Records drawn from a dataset
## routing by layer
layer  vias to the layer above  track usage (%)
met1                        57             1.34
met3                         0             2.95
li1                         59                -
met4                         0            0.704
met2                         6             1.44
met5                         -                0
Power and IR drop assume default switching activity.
**flow/run.sh**
```bash
#!/bin/bash
# OpenROAD 26Q1-2900-gdf79404cd8, Yosys 0.63+post, stock flow scripts
make -C /OpenROAD-flow-scripts/flow DESIGN_CONFIG=/design/flow/config.mk WORK_HOME=/design/flow/orfs finish
```
**flow/config.mk**
```make
export PLATFORM = sky130hd
export DESIGN_NAME = blink_led
export DESIGN_NICKNAME = blink_led
export VERILOG_FILES = /design/flow/design.v
export SDC_FILE = /design/flow/constraint.sdc
export NUM_CORES = 4
export LEC_CHECK = 1
export CORE_AREA = 10 10 102 102
export DIE_AREA = 0 0 112 112
```
**flow/constraint.sdc**
```tcl
current_design blink_led

set clk_period 7.0
set clk_io_pct 0.2

create_clock -name clk0 -period $clk_period [get_ports {clk}]

set non_clock_inputs [all_inputs -no_clocks]
set_input_delay [expr $clk_period * $clk_io_pct] -clock clk0 $non_clock_inputs
set_output_delay [expr $clk_period * $clk_io_pct] -clock clk0 [all_outputs]
```
**flow/design.v**
```verilog
module blink_led (
    input wire clk,
    input wire reset,
    output reg led 
);
    reg [31:0] counter;  
    parameter DIVISOR = 25000000;
    always @(posedge clk or posedge reset) begin 
        if (reset) begin 
          counter <= 0; 
          led <= 0; 
        end else begin
          counter <= counter + 1;
          if (counter >= DIVISOR) begin 
            counter <= 0;
            led <= ~led;
          end 
        end 
   end 
endmodule
```
==> results.txt <==
Endpoint of the worst register-to-register path -> led
Routed length per instance -> 8.973 um
First-pass DRT Iterations -> 2
H-Tree Level Count -> 2
Area share of the largest cell type after synthesis -> 56.41%
Synth-to-Final Area Change -> 17.52%
Num CTS Buffers -> 5
OpenROAD warnings -> 27
Cell Chain, Critical Path -> clkdlybuf4s50_1
Final routed wirelength across all metal layers -> 2351 um
Worst r2r src -> counter[15]
Worst slew margin relative to its limit -> 46.76%
Total global routing track utilization -> 3.930%
Vias in the first global route -> 1013
Number of pins with negative max-slew slack in the final report -> 0
Maximum ir drop on the vdd rail -> 85.39 uV
Share of async-settable or async-resettable flops after synthesis -> 100.0%
Met2 usage in global routing -> 6.799%
Routability congestion estimate from global placement -> 0.8296
Number of buffers between clock root and the deepest sink -> 2
Unique cell type count in the Yosys netlist -> 19
Leak Pwr -> 0.7039 nW
Root buf cell -> clkbuf_8
Cell type with the highest aggregate area in the netlist -> dfrtp_1
Most instantiated library cell after synthesis -> dfrtp_1
Final antenna-violating net count -> 0
Run status -> finished clean
Die boundary width -> 112 um
Number of DRC violations after detailed routing -> 0
Post-synth design cell area -> 1464 um2
Most instantiated cells after synthesis -> dfrtp_1 (33), nor2_1 (31), xor2_1 (14)
Hold violation count in the final report -> 0
Share of cells above drive strength 1 -> 6.369%
Final critical path time including I/O delays and setup -> 2.515 ns
Post-route setup TNS -> 0 ns
Top Ports -> 3
Count of cells along the worst hold path -> 1
Antenna diode instance count -> 0
Maximum number of pins on one net before global-route repair -> 34
YS chip area -> 1464 um2
Floorplan-stage core utilization -> 17.82%
Total setup buffers inserted after CTS -> 0
Share of synthesized area occupied by flip-flops and latches -> 56.41%
Floorplan Core Area -> 8217 um2
Critical path type -> register to primary output
Post-layout period usage of the worst path -> 35.94%
Maximum frequency from static timing analysis -> 397.5 MHz
Site Rows -> 33
Main area contributors -> dfrtp_1 (56%), xor2_1 (8.4%), nor2_1 (7.9%)
Met1 track demand over resource -> 4.762%
Post-cts resize count -> 0
Core utilization of the finished layout -> 20.94%
Half-perimeter wire length of the detailed placement result -> 1581 um
Yosys cell count -> 142
Top flip-flop cell by instance count after synthesis -> dfrtp_1
Final setup violation count -> 0
Registers, synthesis -> 33
CTS sink cnt -> 33
Endpoint arrival time on the critical path -> 1.12 ns
Hold Path Origin -> led
Die Y -> 112 um
Routed via count -> 972
Worst clock skew on the final layout -> 0.007930 ns
Depth of the worst register-to-register path -> 5
End of the worst hold path -> led
CTS tree -> built
Buffering stage count on the worst path with inverters included -> 1
Count of max-cap constraint violations -> 0
Type of element capturing the critical path -> primary output
CP max-delay cell -> clkdlybuf4s50_1
Yosys warning count -> 1
Total global routing overflow -> 0
Number of enable flip-flop cells -> 0
Number of instances in the synthesized netlist -> 142
Routing layer with the top usage in global route -> met2
Total of buffers placed on input and output ports -> 2
Initial antenna violation count -> 0
Classification of the worst-slack hold path -> register to register
Clock latency on the worst-skew pair -> 0.28 ns
Global Route met3 Usage -> 0.8686%
Clock transition at the registers of the reported paths -> 0.07 ns
Chip area -> 12540 um2
Unrepaired setup endpoints after global routing -> false
Global-route wire length before repair -> 4395 um
Detailed router's first-iteration violation count -> 66
Hold_buf cts -> 0
Worst slew pin tran -> 0.7986 ns
Cell Pwr Density -> 209.2 nW/um2
Delay of the slowest cell on the worst path -> 0.47 ns
Kind of cell adding the most delay to the critical path -> buffers and inverters
Worst Setup Start Kind -> register
Worst-path maximum fanout -> 2
Mapped Avg Cell Area -> 10.31 um2
Detail-routed via count per cell -> 3.710
R2R setup slack -> 4.70 ns
Required @ worst endpoint -> 5.60 ns
## state kept, by name, indices dropped and copies added, names as in the netlist
name	count
counter	32
led	1
## final cells by class
cell class	instances	area (um2)
fillers	867	6496
repair buffers	4	35.03
well taps	105	131.4
multi-input cells	105	600.6
inverters	7	26.28
clock inverters	1	5.005
clock buffers	7	96.34
flip-flops and latches	33	825.8
## stage by stage
step / instance area, um2 / total power, W / std cells / setup slack, ns / hold WS (ns)
2_1_floorplan: 1486 / 0.0002036 / 148 / 4.881 / 0.4204
4_1_cts: 1720 / 0.0003650 / 262 / 4.464 / 0.4755
3_3_place_gp: 1619 / 0.0002091 / 254 / 4.716 / 0.4631
5_1_grt: 1720 / 0.0003740 / 262 / 4.444 / 0.4880
6_report: 1720 / 0.0003599 / 262 / 4.485 / 0.4708
3_5_place_dp: 1619 / 0.0002093 / 254 / 4.692 / 0.4619
## cells in the final DEF, fill, tap and decap left out, types with 2 or more instances in the layout
master and count:
and3_1 5, xor2_1 14, ha_1 2, clkdlybuf4s50_1 2, clkbuf_8 7, xnor2_1 8
nor2_1 31, buf_4 2, nor4_1 2, a41oi_1 2, nor3_1 4, nand3_1 11
dfrtp_1 33, nand4_1 6, nand2_1 9, conb_1 7, inv_1 7
## how the worst max path moves through the flow
stage	startpoint	endpoint	slack, ns	cells after the start
CTS	led	led	4.46	1
global route	led	led	4.44	1
finish	led	led	4.48	1
## logic make-up after synthesis
family,share of synthesized area (%)
AOI/OAI and AO/OA,2.907
xor gates and xnor gates,13.16
and+or+nand+nor,21.45
DFF,56.41
buffers and inverters,4.103
adders and majority gates,1.709
other,0.2562
## where the power goes
group	leakage, nW	internal [W]	total [W]	switching [W]
logic	0.206	0.00000417	0.00000905	0.00000488
registers	0.444	0.000194	0.000196	0.00000159
clock network	0.0542	0.0000888	0.000155	0.0000661
total	0.704	0.000287	0.000360	0.0000726
## metal layers
| layer | part of all wire, % | wire length, um | vias to the layer above |
|---|---|---|---|
| met4 | 3.9 | 91 | 0 |
| met2 | 47 | 1107 | 7 |
| met3 | 2.3 | 54 | 5 |
| met5 | 0 | 0 | - |
| li1 | - | - | 488 |
| met1 | 47 | 1098 | 472 |
Power figures rest on the tool's default switching activity, not on a simulated workload.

- _Task details_:
Find each line in the records above that contains "primary", and copy it.

- _Your response_:
Critical path type -> register to primary output
Type of element capturing the critical path -> primary output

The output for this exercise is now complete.